Bipolar disorder is a psychological condition that involves extreme changes in mood, behavior, and energy levels, leading to severe disruptions in daily life. However, with effective treatment, one can cope with its symptoms and live a productive life.
What Is Bipolar Disorder?
Bipolar disorder (BD) is a mood disorder, characterized by repeated episodes of depression and unnaturally elevated mood along with changes in levels of energy and activity. These episodes may last from several days to weeks. Also known as bipolar affective disorder, manic depressive illness or manic depression, BD can lead to drastic changes in thinking, judgment, memory, behavior, and sleep.
Although a lot of us have occasional mood swings, people with bipolar disorder experience them in an overwhelming and severe manner. This can disrupt their daily functioning and affect their education, career and personal relationships 1. A 2019 study 2 found that the risk of suicide was 10-30 times higher in people with bipolar disorder than in normal people.
Bipolar disorder usually begins during a person’s late teen or early adult years. However, children can also suffer from the condition and it may last a lifetime. Moreover, several comorbid conditions, like anxiety disorders and substance use disorders, are related to BD.
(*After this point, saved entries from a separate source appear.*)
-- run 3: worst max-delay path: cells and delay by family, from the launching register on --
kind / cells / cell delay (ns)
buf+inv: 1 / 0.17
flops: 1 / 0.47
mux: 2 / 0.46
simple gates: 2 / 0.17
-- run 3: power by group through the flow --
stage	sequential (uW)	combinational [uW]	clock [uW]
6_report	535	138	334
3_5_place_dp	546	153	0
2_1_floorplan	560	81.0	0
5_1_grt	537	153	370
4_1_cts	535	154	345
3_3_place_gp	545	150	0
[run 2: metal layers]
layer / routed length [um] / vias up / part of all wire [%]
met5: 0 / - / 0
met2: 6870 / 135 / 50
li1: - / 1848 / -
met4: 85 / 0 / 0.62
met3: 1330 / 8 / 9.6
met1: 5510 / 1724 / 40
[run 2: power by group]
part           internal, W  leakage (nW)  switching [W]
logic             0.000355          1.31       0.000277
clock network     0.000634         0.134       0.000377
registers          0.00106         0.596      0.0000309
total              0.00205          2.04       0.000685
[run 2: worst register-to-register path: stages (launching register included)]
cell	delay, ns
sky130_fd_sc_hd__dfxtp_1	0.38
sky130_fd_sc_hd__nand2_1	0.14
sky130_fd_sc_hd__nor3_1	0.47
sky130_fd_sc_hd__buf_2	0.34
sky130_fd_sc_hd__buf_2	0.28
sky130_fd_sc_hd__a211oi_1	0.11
<file path="src/rtl/cache_pkg.sv">
// Shared definitions for the direct-mapped write-back data cache:
// address split, block width and FSM state encoding.
package cache_pkg;

  localparam int ADDR_BITS       = 8;
  localparam int BYTE_BITS       = 8;
  localparam int BLOCK_BITS      = 32;
  localparam int DEF_INDEX_BITS  = 3;
  localparam int DEF_OFFSET_BITS = 2;
  localparam int DEF_TAG_BITS    = ADDR_BITS - DEF_INDEX_BITS - DEF_OFFSET_BITS;
  localparam int MEM_ADDR_BITS   = ADDR_BITS - DEF_OFFSET_BITS;

  typedef enum logic [1:0] {
    IDLE      = 2'd0,
    WRITEBACK = 2'd1,
    FETCH     = 2'd2,
    UPDATE    = 2'd3
  } cache_state_t;

endpackage

</file>
<file path="src/rtl/cache_line_array.sv">
// Per-line valid/dirty/tag/data storage with hit compare and byte select.
// Valid and dirty clear asynchronously; tag and data storage is never reset.
module cache_line_array
  import cache_pkg::*;
#(
  parameter int INDEX_BITS = DEF_INDEX_BITS,
  parameter int TAG_BITS   = DEF_TAG_BITS
) (
  input  logic                  clk_sys,
  input  logic                  rst_b,
  input  logic [INDEX_BITS-1:0] index,
  input  logic [TAG_BITS-1:0]   tag,
  input  logic [1:0]            offset,
  input  logic                  byte_we,
  input  logic [BYTE_BITS-1:0]  byte_wdata,
  input  logic                  fill_we,
  input  logic [BLOCK_BITS-1:0] fill_data,
  output logic                  hit,
  output logic                  line_dirty,
  output logic [TAG_BITS-1:0]   line_tag,
  output logic [BLOCK_BITS-1:0] line_data,
  output logic [BYTE_BITS-1:0]  rd_byte
);

  localparam int LINES = 1 << INDEX_BITS;

  logic [LINES-1:0]      valid;
  logic [LINES-1:0]      dirty;
  logic [TAG_BITS-1:0]   tags [LINES];
  logic [BLOCK_BITS-1:0] data [LINES];
  logic [4:0]            bit_sel;

  assign bit_sel = {offset, 3'b000};

  always_ff @(posedge clk_sys or negedge rst_b) begin
    if (!rst_b) begin
      valid <= '0;
      dirty <= '0;
    end else if (fill_we) begin
      valid[index] <= 1'b1;
      dirty[index] <= 1'b0;
    end else if (byte_we) begin
      dirty[index] <= 1'b1;
    end
  end

  always_ff @(posedge clk_sys) begin
    if (fill_we) begin
      tags[index] <= tag;
      data[index] <= fill_data;
    end else if (byte_we) begin
      data[index][bit_sel +: BYTE_BITS] <= byte_wdata;
    end
  end

  assign line_tag   = tags[index];
  assign line_data  = data[index];
  assign line_dirty = dirty[index];
  assign hit        = valid[index] && (tags[index] == tag);
  // Gated by hit so uninitialised data never reaches the CPU bus.
  assign rd_byte    = hit ? line_data[bit_sel +: BYTE_BITS] : '0;

endmodule

</file>
<file path="src/rtl/data_cache.sv">
// Direct-mapped, write-back, write-allocate data cache between the CPU byte
// bus and a 32-bit block memory port.
//
//   state     | meaning
//   IDLE      | serve hits; a miss stalls and picks WRITEBACK or FETCH
//   WRITEBACK | dirty victim block written to memory
//   FETCH     | requested block read from memory
//   UPDATE    | fetched block installed; access replays as a hit in IDLE
module data_cache
  import cache_pkg::*;
#(
  parameter int INDEX_BITS  = DEF_INDEX_BITS,
  parameter int OFFSET_BITS = DEF_OFFSET_BITS
) (
  input  logic                     CLK,
  input  logic                     RESET,
  input  logic                     READ,
  input  logic                     WRITE,
  input  logic [ADDR_BITS-1:0]     ADDRESS,
  input  logic [BYTE_BITS-1:0]     WRITEDATA,
  output logic [BYTE_BITS-1:0]     READDATA,
  output logic                     BUSYWAIT,
  output logic                     MEM_READ,
  output logic                     MEM_WRITE,
  output logic [MEM_ADDR_BITS-1:0] MEM_ADDRESS,
  output logic [BLOCK_BITS-1:0]    MEM_WRITEDATA,
  input  logic [BLOCK_BITS-1:0]    MEM_READDATA,
  input  logic                     MEM_BUSYWAIT
);

  localparam int TAG_BITS = ADDR_BITS - INDEX_BITS - OFFSET_BITS;

  cache_state_t          state;
  logic [TAG_BITS-1:0]   req_tag;
  logic [INDEX_BITS-1:0] index;
  logic                  request;
  logic                  hit;
  logic                  line_dirty;
  logic [TAG_BITS-1:0]   line_tag;
  logic [BLOCK_BITS-1:0] line_data;
  logic                  byte_we;
  logic                  fill_we;
  logic                  stall;

  assign req_tag = ADDRESS[ADDR_BITS-1 -: TAG_BITS];
  assign index   = ADDRESS[OFFSET_BITS +: INDEX_BITS];
  assign request = READ | WRITE;
  // READ and WRITE together resolve as a write.
  assign byte_we = (state == IDLE) && WRITE && hit;
  assign fill_we = (state == UPDATE);

  cache_line_array #(
    .INDEX_BITS (INDEX_BITS),
    .TAG_BITS   (TAG_BITS)
  ) u_lines (
    .clk_sys    (CLK),
    .rst_b      (RESET),
    .index      (index),
    .tag        (req_tag),
    .offset     (ADDRESS[OFFSET_BITS-1:0]),
    .byte_we    (byte_we),
    .byte_wdata (WRITEDATA),
    .fill_we    (fill_we),
    .fill_data  (MEM_READDATA),
    .hit        (hit),
    .line_dirty (line_dirty),
    .line_tag   (line_tag),
    .line_data  (line_data),
    .rd_byte    (READDATA)
  );

  always_ff @(posedge CLK or negedge RESET) begin
    if (!RESET) begin
      state <= IDLE;
    end else begin
      case (state)
        IDLE:      if (request && !hit) state <= line_dirty ? WRITEBACK : FETCH;
        WRITEBACK: if (!MEM_BUSYWAIT) state <= FETCH;
        FETCH:     if (!MEM_BUSYWAIT) state <= UPDATE;
        UPDATE:    state <= IDLE;
        default:   state <= IDLE;
      endcase
    end
  end

  assign stall = (state == IDLE) ? (request && !hit) : 1'b1;
  // While reset is held the CPU request may still be up on a now-cold cache.
  assign BUSYWAIT = RESET && stall;

  assign MEM_READ      = (state == FETCH);
  assign MEM_WRITE     = (state == WRITEBACK);
  assign MEM_WRITEDATA = MEM_WRITE ? line_data : '0;

  always_comb begin
    MEM_ADDRESS = '0;
    if (state == WRITEBACK) MEM_ADDRESS = {line_tag, index};
    else if (state == FETCH) MEM_ADDRESS = {req_tag, index};
  end

endmodule

</file>
<file path="config.mk">
export PLATFORM = sky130hd
export DESIGN_NAME = data_cache
export DESIGN_NICKNAME = d
export VERILOG_FILES = /design/src/rtl/cache_pkg.sv /design/src/rtl/cache_line_array.sv /design/src/rtl/data_cache.sv
export SDC_FILE = /design/constraint.sdc
export NUM_CORES = 1
export LEC_CHECK = 0
export BUFFER_PORTS_ARGS = -buffer_cell sky130_fd_sc_hd__buf_2
export CAP_MARGIN = 5
export CORE_MARGIN = 2
export CORE_UTILIZATION = 54
export DETAILED_ROUTE_END_ITERATION = 8
export GPL_ROUTABILITY_DRIVEN = 0
export MAX_ROUTING_LAYER = met4
export PLACE_DENSITY_LB_ADDON = 0.2
export RECOVER_POWER = 50
export SLEW_MARGIN = 10
export SYNTH_ARGS = -nofsm -noshare
export SYNTH_HDL_FRONTEND = slang
export SYNTH_SLANG_ARGS = --single-unit
</file>
<file path="constraint.sdc">
create_clock -name CLK -period 3.1 [get_ports CLK]
set_input_delay 0.465 -clock CLK [delete_from_list [all_inputs] [get_ports CLK]]
set_output_delay 0.465 -clock CLK [all_outputs]
set_load 0.01 [all_outputs]
</file>
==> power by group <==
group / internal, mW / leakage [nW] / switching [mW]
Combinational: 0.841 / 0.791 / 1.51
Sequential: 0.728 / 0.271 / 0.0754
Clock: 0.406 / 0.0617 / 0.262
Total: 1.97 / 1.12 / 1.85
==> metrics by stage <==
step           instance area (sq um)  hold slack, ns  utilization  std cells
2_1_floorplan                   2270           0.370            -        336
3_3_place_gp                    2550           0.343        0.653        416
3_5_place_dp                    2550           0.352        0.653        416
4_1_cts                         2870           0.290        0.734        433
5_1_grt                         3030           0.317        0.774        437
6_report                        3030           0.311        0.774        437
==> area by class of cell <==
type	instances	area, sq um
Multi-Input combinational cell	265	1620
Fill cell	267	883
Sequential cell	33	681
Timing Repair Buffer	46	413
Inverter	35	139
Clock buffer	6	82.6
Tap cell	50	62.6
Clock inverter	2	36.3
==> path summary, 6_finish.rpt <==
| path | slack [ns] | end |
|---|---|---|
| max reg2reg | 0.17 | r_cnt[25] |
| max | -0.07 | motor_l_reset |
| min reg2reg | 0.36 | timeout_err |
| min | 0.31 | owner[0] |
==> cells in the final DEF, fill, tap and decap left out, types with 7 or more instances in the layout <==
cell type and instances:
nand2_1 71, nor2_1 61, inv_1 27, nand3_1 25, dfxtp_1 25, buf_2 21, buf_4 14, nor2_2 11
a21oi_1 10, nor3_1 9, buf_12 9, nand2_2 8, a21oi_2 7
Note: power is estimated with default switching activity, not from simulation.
--- src/rtl/io_fifo.sv ---
// Per-channel input FIFO.
//   i_clk, i_rst_n : clock, async active-low reset (empties the FIFO)
//   push, din      : write din when not full
//   pop            : drop the head word when not empty
//   full, empty    : occupancy flags
//   head           : oldest stored word (valid while !empty)
module io_fifo #(
    parameter int DATA_WIDTH = 16,
    parameter int DEPTH      = 4
) (
    input  logic                  i_clk,
    input  logic                  i_rst_n,
    input  logic                  push,
    input  logic                  pop,
    input  logic [DATA_WIDTH-1:0] din,
    output logic                  full,
    output logic                  empty,
    output logic [DATA_WIDTH-1:0] head
);
    localparam int AW = $clog2(DEPTH);

    logic [DATA_WIDTH-1:0] mem [DEPTH];
    // Extra MSB on each pointer tells a full ring from an empty one.
    logic [AW:0]           wr_ptr, rd_ptr;

    assign empty = (wr_ptr == rd_ptr);
    assign full  = (wr_ptr[AW] != rd_ptr[AW]) && (wr_ptr[AW-1:0] == rd_ptr[AW-1:0]);
    assign head  = mem[rd_ptr[AW-1:0]];

    always_ff @(posedge i_clk or negedge i_rst_n) begin
        if (!i_rst_n) begin
            wr_ptr <= '0;
            rd_ptr <= '0;
        end else begin
            if (push && !full)  wr_ptr <= wr_ptr + (AW+1)'(1);
            if (pop  && !empty) rd_ptr <= rd_ptr + (AW+1)'(1);
        end
    end

    // Storage needs no reset; the pointers define what is valid.
    always_ff @(posedge i_clk) begin
        if (push && !full) mem[wr_ptr[AW-1:0]] <= din;
    end

endmodule
<file path="src/rtl/ram_port_arbiter.sv">
// ram_port_arbiter
// -----------------------------------------------------------------------------
// Shares one single-port synchronous RAM between instruction fetch (read-only)
// and the memory_op data stage (read/write). One RAM operation is issued per
// cycle. Data has fixed priority over fetch. A starvation counter forces fetch
// to win one cycle after STARVE_MAX consecutive denials. Read data returns one
// cycle after the read strobe and is steered to whichever requester issued the
// read.
//
// Parameters
//   STARVE_MAX : consecutive fetch denials tolerated before fetch is forced (1..15)
//   AW, DW     : address / data width
//
// Ports
//   clk, rst                     : clock (rising edge), async active-low reset
//   f_req, f_addr                : fetch read request
//   f_gnt                        : fetch granted this cycle (no grant = stall)
//   f_rvalid, f_rdata            : fetch read data return
//   d_req, d_we, d_addr, d_wdata : data request (read or write)
//   d_gnt                        : data granted/accepted this cycle
//   d_rvalid, d_rdata            : data read data return
//   ram_addr, ram_w_line         : RAM address / write data
//   ram_read, ram_write          : RAM strobes (mutually exclusive)
//   ram_r_line                   : RAM read data, valid the cycle after ram_read
//
// Build option
//   RAM_ARB_WRITE_BUFFER_EN : adds a one-entry posted write buffer so data
//                             writes can be accepted while fetch owns the RAM.
// -----------------------------------------------------------------------------
module ram_port_arbiter #(
    parameter int STARVE_MAX = 4,
    parameter int AW         = 32,
    parameter int DW         = 32
) (
    input  logic          clk,
    input  logic          rst,
    input  logic          f_req,
    input  logic [AW-1:0] f_addr,
    output logic          f_gnt,
    output logic          f_rvalid,
    output logic [DW-1:0] f_rdata,
    input  logic          d_req,
    input  logic          d_we,
    input  logic [AW-1:0] d_addr,
    input  logic [DW-1:0] d_wdata,
    output logic          d_gnt,
    output logic          d_rvalid,
    output logic [DW-1:0] d_rdata,
    output logic [AW-1:0] ram_addr,
    output logic [DW-1:0] ram_w_line,
    output logic          ram_read,
    output logic          ram_write,
    input  logic [DW-1:0] ram_r_line
);

    // Which source owns the RAM port this cycle.
    typedef enum logic [1:0] {
        SEL_NONE,
        SEL_F,
        SEL_D,
        SEL_WB
    } sel_t;

    // Which requester the read issued last cycle belongs to.
    typedef enum logic [1:0] {
        OWN_NONE,
        OWN_F,
        OWN_D
    } own_t;

    localparam logic [3:0] STARVE_LIM = 4'(STARVE_MAX);

    sel_t          sel;
    own_t          owner_q;
    own_t          owner_next;
    logic [3:0]    starve_cnt;
    logic          starve_hit;
    logic [AW-1:0] addr_q;
    logic [DW-1:0] f_rdata_q;
    logic [DW-1:0] d_rdata_q;

    assign starve_hit = f_req && (starve_cnt == STARVE_LIM);

`ifdef RAM_ARB_WRITE_BUFFER_EN
    logic          wb_valid;
    logic [AW-1:0] wb_addr;
    logic [DW-1:0] wb_data;
    logic          d_rd;
    logic          rd_hazard;
    logic          wr_accept;

    assign d_rd      = d_req && !d_we;
    // A read of the buffered address must wait for the drain so it sees the new data.
    assign rd_hazard = d_rd && wb_valid && (d_addr == wb_addr);
`endif

    // ------------------------------------------------------------------
    // Arbitration: pick the RAM owner for this cycle.
    // ------------------------------------------------------------------
    always_comb begin
        sel = SEL_NONE;
`ifdef RAM_ARB_WRITE_BUFFER_EN
        wr_accept = 1'b0;
        if (rst) begin
            if (starve_hit)
                sel = SEL_F;
            else if (d_rd && !rd_hazard)
                sel = SEL_D;
            else if (wb_valid)
                sel = SEL_WB;
            else if (f_req)
                sel = SEL_F;
            // Buffer acceptance is independent of who owns the RAM port; a
            // full buffer refuses and drains instead, accepting next cycle.
            wr_accept = d_req && d_we && !wb_valid;
        end
`else
        if (rst) begin
            if (starve_hit)
                sel = SEL_F;
            else if (d_req)
                sel = SEL_D;
            else if (f_req)
                sel = SEL_F;
        end
`endif
    end

    // ------------------------------------------------------------------
    // Grants, RAM strobes and muxes, next read owner.
    // ------------------------------------------------------------------
    always_comb begin
        f_gnt      = (sel == SEL_F);
`ifdef RAM_ARB_WRITE_BUFFER_EN
        d_gnt      = (sel == SEL_D) || wr_accept;
        ram_w_line = (sel == SEL_WB) ? wb_data : d_wdata;
`else
        d_gnt      = (sel == SEL_D);
        ram_w_line = d_wdata;
`endif
        ram_read   = (sel == SEL_F) || ((sel == SEL_D) && !d_we);
        ram_write  = ((sel == SEL_D) && d_we) || (sel == SEL_WB);

        case (sel)
            SEL_F:   ram_addr = f_addr;
            SEL_D:   ram_addr = d_addr;
`ifdef RAM_ARB_WRITE_BUFFER_EN
            SEL_WB:  ram_addr = wb_addr;
`endif
            default: ram_addr = addr_q;
        endcase

        owner_next = OWN_NONE;
        if (sel == SEL_F)
            owner_next = OWN_F;
        else if ((sel == SEL_D) && !d_we)
            owner_next = OWN_D;
    end

    // Read data is forwarded straight from the RAM in the return cycle and
    // held from a register afterwards until the next return.
    assign f_rvalid = (owner_q == OWN_F);
    assign d_rvalid = (owner_q == OWN_D);
    assign f_rdata  = f_rvalid ? ram_r_line : f_rdata_q;
    assign d_rdata  = d_rvalid ? ram_r_line : d_rdata_q;

    // ------------------------------------------------------------------
    // State registers.
    // ------------------------------------------------------------------
    always_ff @(posedge clk or negedge rst) begin
        if (!rst) begin
            owner_q    <= OWN_NONE;
            starve_cnt <= '0;
            addr_q     <= '0;
            f_rdata_q  <= '0;
            d_rdata_q  <= '0;
        end else begin
            owner_q <= owner_next;
            addr_q  <= ram_addr;

            if (f_req && !f_gnt) begin
                if (starve_cnt != STARVE_LIM)
                    starve_cnt <= starve_cnt + 4'd1;
            end else begin
                starve_cnt <= '0;
            end

            if (owner_q == OWN_F)
                f_rdata_q <= ram_r_line;
            if (owner_q == OWN_D)
                d_rdata_q <= ram_r_line;
        end
    end

`ifdef RAM_ARB_WRITE_BUFFER_EN
    always_ff @(posedge clk or negedge rst) begin
        if (!rst) begin
            wb_valid <= 1'b0;
            wb_addr  <= '0;
            wb_data  <= '0;
        end else begin
            if (sel == SEL_WB)
                wb_valid <= 1'b0;
            if (wr_accept) begin
                wb_valid <= 1'b1;
                wb_addr  <= d_addr;
                wb_data  <= d_wdata;
            end
        end
    end
`endif

endmodule

</file>
==> src/rtl/fp_norm_lzc_pkg.sv <==
// Shared constants and types for the FP add/sub normalisation front-end.
package fp_norm_lzc_pkg;

  localparam int unsigned EXP_MAX = 255;

  localparam int unsigned FLG_ZERO = 0;
  localparam int unsigned FLG_OVF  = 1;
  localparam int unsigned FLG_UNF  = 2;
  localparam int unsigned FLG_W    = 3;

  typedef enum logic [1:0] {
    CLS_NORM,
    CLS_CARRY,
    CLS_ZERO,
    CLS_DENORM
  } norm_cls_e;

endpackage

==> src/rtl/fp_lzc24.sv <==
// Combinational 24-bit leading-zero counter; all-zero input yields 24.
module fp_lzc24 (
  input  logic [23:0] data,
  output logic [4:0]  lz
);

  logic [5:0] nib_any;
  logic [1:0] nib_cnt [6];
  logic [3:0] nib;

  always_comb begin
    nib = '0;
    for (int unsigned i = 0; i < 6; i++) begin
      nib        = data[4*i +: 4];
      nib_any[i] = |nib;
      nib_cnt[i] = nib[3] ? 2'd0 : nib[2] ? 2'd1 : nib[1] ? 2'd2 : 2'd3;
    end
  end

  // Walk nibbles LSB to MSB so the most significant non-zero nibble wins.
  always_comb begin
    lz = 5'd24;
    for (int unsigned i = 0; i < 6; i++) begin
      if (nib_any[i]) lz = 5'((5 - i) * 4) + {3'b000, nib_cnt[i]};
    end
  end

endmodule
<file path="config.mk">
export PLATFORM = sky130hd
export DESIGN_NAME = cdb_arbiter
export DESIGN_NICKNAME = d
export VERILOG_FILES = /design/src/rtl/cdb_arbiter_pkg.sv /design/src/rtl/cdb_arbiter_rr_picker.sv /design/src/rtl/cdb_arbiter.sv
export SDC_FILE = /design/constraint.sdc
export NUM_CORES = 1
export LEC_CHECK = 0
export ABC_AREA = 1
export CORE_UTILIZATION = 50
export CTS_CLUSTER_SIZE = 25
export DETAILED_ROUTE_END_ITERATION = 12
export PLACE_DENSITY = 0.7
export SLEW_MARGIN = 20
export SYNTH_ARGS = -nofsm -noshare
export SYNTH_HDL_FRONTEND = slang
export SYNTH_SLANG_ARGS = --single-unit
</file>
<file path="constraint.sdc">
create_clock -name clock -period 74 [get_ports clock]
set_clock_uncertainty 0.05 [all_clocks]
set_input_delay 14.8 -clock clock [delete_from_list [all_inputs] [get_ports clock]]
set_output_delay 14.8 -clock clock [all_outputs]
set_load 0.02 [all_outputs]
</file>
Unfortunately, BD tends to get worse without treatment. Thus, early diagnosis and treatment under a mental health professional is crucial for the effective management of bipolar disorder symptoms.
People with this disorder can be treated effectively with psychological counseling and/or medication depending on the symptoms.
Let’s consider the example of Shreya, a 25 year old writer.
People who knew Shreya often described her as “moody”.
There were times when she was highly energetic, and there was nothing that could bring her enthusiasm down. She’d be extremely chatty and overflow with ideas, a lot of which proved to be impractical.
Sometimes, she even talked about becoming the greatest author the world has ever known. On such occasions, Shreya would frequently take up more projects than she could handle.
However, these phases approximately lasted a week. They were mostly followed by days where she was barely productive and hardly spoke to anyone. She would also eat significantly lesser than usual.
In stark contrast to her enthusiastic attitude, Shreya could be heard saying things like, “There is no point to anything, why even work?” and was sometimes even found sleeping at her desk.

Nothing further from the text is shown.